Gamers being gamers, our culture of old-school reference, homage and parody is exceedingly well represented. The first thing you might notice as you orbit around LBP's planetoid menus are dozens of attempts at recreating favorite Super Mario Bros. levels, with various levels of success. From straight re-creation – Sonic's in there, too, and Mega Man, all done up in virtual burlap, paper and felt -- you go on to the adaptations: Grand Theft LittleBigPlanet, LBP Miami Vice, Indiana Jones and the LittleBigTemple of Doom, LittleBigSilent Hill, a Shadow of the Colossus riff that has to be seen to be believed...

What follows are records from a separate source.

[config.mk]
export PLATFORM = sky130hd
export DESIGN_NAME = picoctrl_seq_core
export DESIGN_NICKNAME = d
export VERILOG_FILES = /design/src/rtl/picoctrl_seq_core.sv
export SDC_FILE = /design/constraint.sdc
export NUM_CORES = 1
export LEC_CHECK = 0
export CAP_MARGIN = 20
export CORE_MARGIN = 1.5
export CORE_UTILIZATION = 46
export DETAILED_ROUTE_END_ITERATION = 16
export GPL_TIMING_DRIVEN = 0
export HOLD_SLACK_MARGIN = 0.08
export PLACE_DENSITY = 0.84
export SLEW_MARGIN = 10
export SYNTH_ARGS = -nofsm -noshare
export SYNTH_HDL_FRONTEND = slang
export SYNTH_SLANG_ARGS = --single-unit
[constraint.sdc]
create_clock -name clk -period 2.6 [get_ports clk]
set_input_delay 0.65 -clock clk [delete_from_list [all_inputs] [get_ports clk]]
set_output_delay 0.65 -clock clk [all_outputs]
set_load 0.005 [all_outputs]
[src/rtl/picoctrl_seq_core.sv]
// PicoCtrl fetch/execute core: drives the ROM address from the PC, decodes the
// returned word against synchronised c0/c1, and performs register writes or jumps.
module picoctrl_seq_core #(
    parameter int unsigned SYNC_STAGES = 2,
    parameter logic [4:0]  RESET_PC    = 5'h00
) (
    input  logic        clk,
    input  logic        rst_n,
    input  logic        en,
    input  logic        c0,
    input  logic        c1,
    output logic [4:0]  rom_addr,
    input  logic [15:0] rom_data,
    output logic [7:0]  reg0_q,
    output logic [7:0]  reg1_q,
    output logic [7:0]  reg2_q,
    output logic [7:0]  reg3_q,
    output logic [3:0]  reg_wr,
    output logic        jump_taken
);

    localparam int unsigned PC_W   = 5;
    localparam int unsigned DATA_W = 8;
    localparam int unsigned NREG   = 4;

    localparam logic [2:0] COND_ALWAYS = 3'b000;
    localparam logic [2:0] COND_C0_LO  = 3'b001;
    localparam logic [2:0] COND_C0_HI  = 3'b010;
    localparam logic [2:0] COND_C1_LO  = 3'b011;
    localparam logic [2:0] COND_C1_HI  = 3'b100;
    localparam logic [2:0] ACT_WRITE   = 3'b001;
    localparam logic [2:0] ACT_JUMP    = 3'b010;

    logic [SYNC_STAGES-1:0] c0_sync;
    logic [SYNC_STAGES-1:0] c1_sync;
    logic [PC_W-1:0]        pc;
    logic [DATA_W-1:0]      regs [NREG];

    logic [2:0]        cond_c;
    logic [2:0]        action_c;
    logic [1:0]        sel_c;
    logic [DATA_W-1:0] imm_c;
    logic              cond_true_c;
    logic              do_write_c;
    logic              do_jump_c;
    logic [PC_W-1:0]   pc_next_c;

    assign rom_addr = pc;
    assign reg0_q   = regs[0];
    assign reg1_q   = regs[1];
    assign reg2_q   = regs[2];
    assign reg3_q   = regs[3];

    // Decode; unknown condition codes evaluate false and unknown actions act as nop
    always_comb begin
        cond_c      = rom_data[15:13];
        action_c    = rom_data[12:10];
        sel_c       = rom_data[9:8];
        imm_c       = rom_data[7:0];
        cond_true_c = 1'b0;
        case (cond_c)
            COND_ALWAYS: cond_true_c = 1'b1;
            COND_C0_LO:  cond_true_c = ~c0_sync[SYNC_STAGES-1];
            COND_C0_HI:  cond_true_c = c0_sync[SYNC_STAGES-1];
            COND_C1_LO:  cond_true_c = ~c1_sync[SYNC_STAGES-1];
            COND_C1_HI:  cond_true_c = c1_sync[SYNC_STAGES-1];
            default:     cond_true_c = 1'b0;
        endcase
        do_write_c = cond_true_c && (action_c == ACT_WRITE);
        do_jump_c  = cond_true_c && (action_c == ACT_JUMP);
        pc_next_c  = do_jump_c ? imm_c[PC_W-1:0] : PC_W'(pc + PC_W'(1));
    end

    // PC, register file, pulses and sync chains all advance only when enabled
    always_ff @(posedge clk or negedge rst_n) begin
        if (!rst_n) begin
            pc         <= RESET_PC;
            reg_wr     <= '0;
            jump_taken <= 1'b0;
            c0_sync    <= '0;
            c1_sync    <= '0;
            for (int i = 0; i < NREG; i++) begin
                regs[i] <= '0;
            end
        end else if (en) begin
            pc         <= pc_next_c;
            reg_wr     <= do_write_c ? NREG'(NREG'(1) << sel_c) : '0;
            jump_taken <= do_jump_c;
            if (do_write_c) begin
                regs[sel_c] <= imm_c;
            end
            c0_sync[0] <= c0;
            c1_sync[0] <= c1;
            for (int i = 1; i < SYNC_STAGES; i++) begin
                c0_sync[i] <= c0_sync[i-1];
                c1_sync[i] <= c1_sync[i-1];
            end
        end else begin
            reg_wr     <= '0;
            jump_taken <= 1'b0;
        end
    end

endmodule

Speaking of Silent Hill, by the way, there's another exciting thread of LBP creation, a vector that's inevitable whenever toolkits are opened and an open commons established: subversion. A mathematically trivial quantum of time elapsed between the launch of the beta and the posting of the first levels actively subverting the game/tool's wholesome wuzzy-snuggle style, deploying shapes, textures, sounds and physics to create dark places, horrible dungeons, bloodbathed abbatoirs and weird German-expressionist noir spaces where Paper Mario meets The Cabinet of Dr. Caligari by way of Godzilla.
Then, subversion beyond aesthetics – subversion of mechanics. Limits-testing geeks putting the dazzling flexibility of LBP's Rube Goldberg mechanisms to work tricking what is basically a run-and-jump platform-game engine into becoming, for example, a vertical shooter a la Space Invaders. Or a trivia game. Or an excruciatingly difficult Lunar Lander riff. Or a machine that uses LBP's sound-trigger elements to play the intro, first verse and chorus of Sweet Child o' Mine. Or – most subversive of all – a side-scrolling shooter: the pace of technical development aimed at giving sweet, pacific little Sackboy a big motherfuckin' gun to tote is dizzying.

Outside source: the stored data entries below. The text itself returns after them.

$ cat src/rtl/spi_txn_arb.sv
// Round-robin arbiter/sequencer sharing one 16-bit SPI master among NUM_REQ requesters.
// Optional transaction watchdog with DRAIN recovery: define SPI_TXN_ARB_TIMEOUT_EN.
module spi_txn_arb #(
  parameter int NUM_REQ = 3,
  parameter int TIMEOUT = 4096
) (
  input  logic                  clk_i,
  input  logic                  rst_i,
  input  logic [NUM_REQ-1:0]    req_i,
  input  logic [16*NUM_REQ-1:0] req_cmd_i,
  output logic [NUM_REQ-1:0]    gnt_o,
  output logic [NUM_REQ-1:0]    resp_vld_o,
  output logic [15:0]           resp_data_o,
  output logic                  resp_err_o,
  output logic                  wrt_o,
  output logic [15:0]           cmd_o,
  input  logic                  done_i,
  input  logic [15:0]           rd_data_i
);

  localparam int PW = (NUM_REQ > 1) ? $clog2(NUM_REQ) : 1;

  typedef enum logic [2:0] {
    S_IDLE   = 3'd0,
    S_LAUNCH = 3'd1,
    S_BUSY   = 3'd2,
    S_RESP   = 3'd3
`ifdef SPI_TXN_ARB_TIMEOUT_EN
    , S_DRAIN = 3'd4
`endif
  } state_e;

  state_e               state_q, state_d;
  logic [NUM_REQ-1:0]   gnt_q, gnt_d;
  logic [NUM_REQ-1:0]   resp_vld_q, resp_vld_d;
  logic [15:0]          resp_data_q, resp_data_d;
  logic                 wrt_q, wrt_d;
  logic [15:0]          cmd_q, cmd_d;
  logic [PW-1:0]        rr_q, rr_d;
  logic [PW-1:0]        sel_q, sel_d;

  logic                 hi_found_s, lo_found_s, any_req_s;
  logic [PW-1:0]        hi_idx_s, lo_idx_s, pick_s;
  logic [NUM_REQ-1:0]   pick_oh_s;
  logic [15:0]          cmd_sel_s;

`ifdef SPI_TXN_ARB_TIMEOUT_EN
  localparam logic [15:0] WD_FIRE = 16'(TIMEOUT - 2);
  logic [15:0]          wd_q, wd_d;
  logic                 resp_err_q, resp_err_d;
`endif

  // Requests above rr_q take precedence over those at or below it; lowest index wins within each half.
  always_comb begin
    hi_found_s = 1'b0;
    lo_found_s = 1'b0;
    hi_idx_s   = '0;
    lo_idx_s   = '0;
    cmd_sel_s  = 16'h0000;
    for (int i = NUM_REQ - 1; i >= 0; i--) begin
      hi_found_s = hi_found_s | (req_i[i] && (i > int'(rr_q)));
      hi_idx_s   = (req_i[i] && (i > int'(rr_q))) ? PW'(i) : hi_idx_s;
      lo_found_s = lo_found_s | (req_i[i] && (i <= int'(rr_q)));
      lo_idx_s   = (req_i[i] && (i <= int'(rr_q))) ? PW'(i) : lo_idx_s;
    end
    pick_s    = hi_found_s ? hi_idx_s : lo_idx_s;
    any_req_s = hi_found_s | lo_found_s;
    pick_oh_s = {{(NUM_REQ-1){1'b0}}, 1'b1} << pick_s;
    for (int i = 0; i < NUM_REQ; i++) begin
      cmd_sel_s = (PW'(i) == pick_s) ? req_cmd_i[16*i +: 16] : cmd_sel_s;
    end
  end

  always_comb begin
    state_d     = state_q;
    gnt_d       = gnt_q;
    resp_vld_d  = '0;
    resp_data_d = resp_data_q;
    wrt_d       = 1'b0;
    cmd_d       = cmd_q;
    rr_d        = rr_q;
    sel_d       = sel_q;
`ifdef SPI_TXN_ARB_TIMEOUT_EN
    wd_d        = wd_q;
    resp_err_d  = 1'b0;
`endif
    case (state_q)
      S_IDLE: begin
        if (any_req_s) begin
          sel_d   = pick_s;
          gnt_d   = pick_oh_s;
          cmd_d   = cmd_sel_s;
          wrt_d   = 1'b1;
          state_d = S_LAUNCH;
        end else begin
          state_d = S_IDLE;
        end
      end
      S_LAUNCH: begin
        state_d = S_BUSY;
`ifdef SPI_TXN_ARB_TIMEOUT_EN
        wd_d    = 16'h0000;
`endif
      end
      S_BUSY: begin
        if (done_i) begin
          resp_data_d = rd_data_i;
          resp_vld_d  = gnt_q;
          state_d     = S_RESP;
        end
`ifdef SPI_TXN_ARB_TIMEOUT_EN
        // Counter would reach TIMEOUT-1 on this edge: answer with an error instead.
        else if (wd_q == WD_FIRE) begin
          resp_data_d = 16'h0000;
          resp_err_d  = 1'b1;
          resp_vld_d  = gnt_q;
          rr_d        = sel_q;
          gnt_d       = '0;
          state_d     = S_DRAIN;
        end
`endif
        else begin
          state_d = S_BUSY;
`ifdef SPI_TXN_ARB_TIMEOUT_EN
          wd_d    = wd_q + 16'd1;
`endif
        end
      end
      S_RESP: begin
        rr_d    = sel_q;
        gnt_d   = '0;
        state_d = S_IDLE;
      end
`ifdef SPI_TXN_ARB_TIMEOUT_EN
      S_DRAIN: begin
        if (done_i) begin
          state_d = S_IDLE;
        end else begin
          state_d = S_DRAIN;
        end
      end
`endif
      default: begin
        gnt_d   = '0;
        state_d = S_IDLE;
      end
    endcase
  end

  always_ff @(posedge clk_i or posedge rst_i) begin
    if (rst_i) begin
      state_q     <= S_IDLE;
      gnt_q       <= '0;
      resp_vld_q  <= '0;
      resp_data_q <= 16'h0000;
      wrt_q       <= 1'b0;
      cmd_q       <= 16'h0000;
      rr_q        <= PW'(NUM_REQ - 1);
      sel_q       <= '0;
`ifdef SPI_TXN_ARB_TIMEOUT_EN
      wd_q        <= 16'h0000;
      resp_err_q  <= 1'b0;
`endif
    end else begin
      state_q     <= state_d;
      gnt_q       <= gnt_d;
      resp_vld_q  <= resp_vld_d;
      resp_data_q <= resp_data_d;
      wrt_q       <= wrt_d;
      cmd_q       <= cmd_d;
      rr_q        <= rr_d;
      sel_q       <= sel_d;
`ifdef SPI_TXN_ARB_TIMEOUT_EN
      wd_q        <= wd_d;
      resp_err_q  <= resp_err_d;
`endif
    end
  end

  assign gnt_o       = gnt_q;
  assign resp_vld_o  = resp_vld_q;
  assign resp_data_o = resp_data_q;
  assign wrt_o       = wrt_q;
  assign cmd_o       = cmd_q;
`ifdef SPI_TXN_ARB_TIMEOUT_EN
  assign resp_err_o  = resp_err_q;
`else
  assign resp_err_o  = 1'b0;
`endif

endmodule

This pace of innovation is powered in large part by a degree of sharing that goes one step beyond merely making levels available. Creators can choose to present their lovingly crafted gimmicks and gewgaws as rewards for completing their levels: play through some guy's military-themed level, for example, and you might come away with a functional model tank you can then add to your own creations, take apart to study its workings, modify as you see fit. Inasmuch as comparisons of games to film may or may not be valid, imagine: watching Touch of Evil rewards you with all the technical details and resources necessary to realize a four-minute continuous tracking shot; sitting through The Ten Commandments gives you a complete Pharaoh's Throne Room set to use in your next student film.
Sony's hoping to make Sackboy the face of the PlayStation 3, a mass-friendly mascot to soften the console's steely hard-core image heading into the midgame of this generation's battle for market share. It might work; the little bastard's adorable as all hell. But beyond the cuddliness and the frolicsome jingle-jangle of a soundtrack from The Go! Team, LittleBigPlanet is a populist game-making tool of almost terrifying power, and it just might change the medium for good.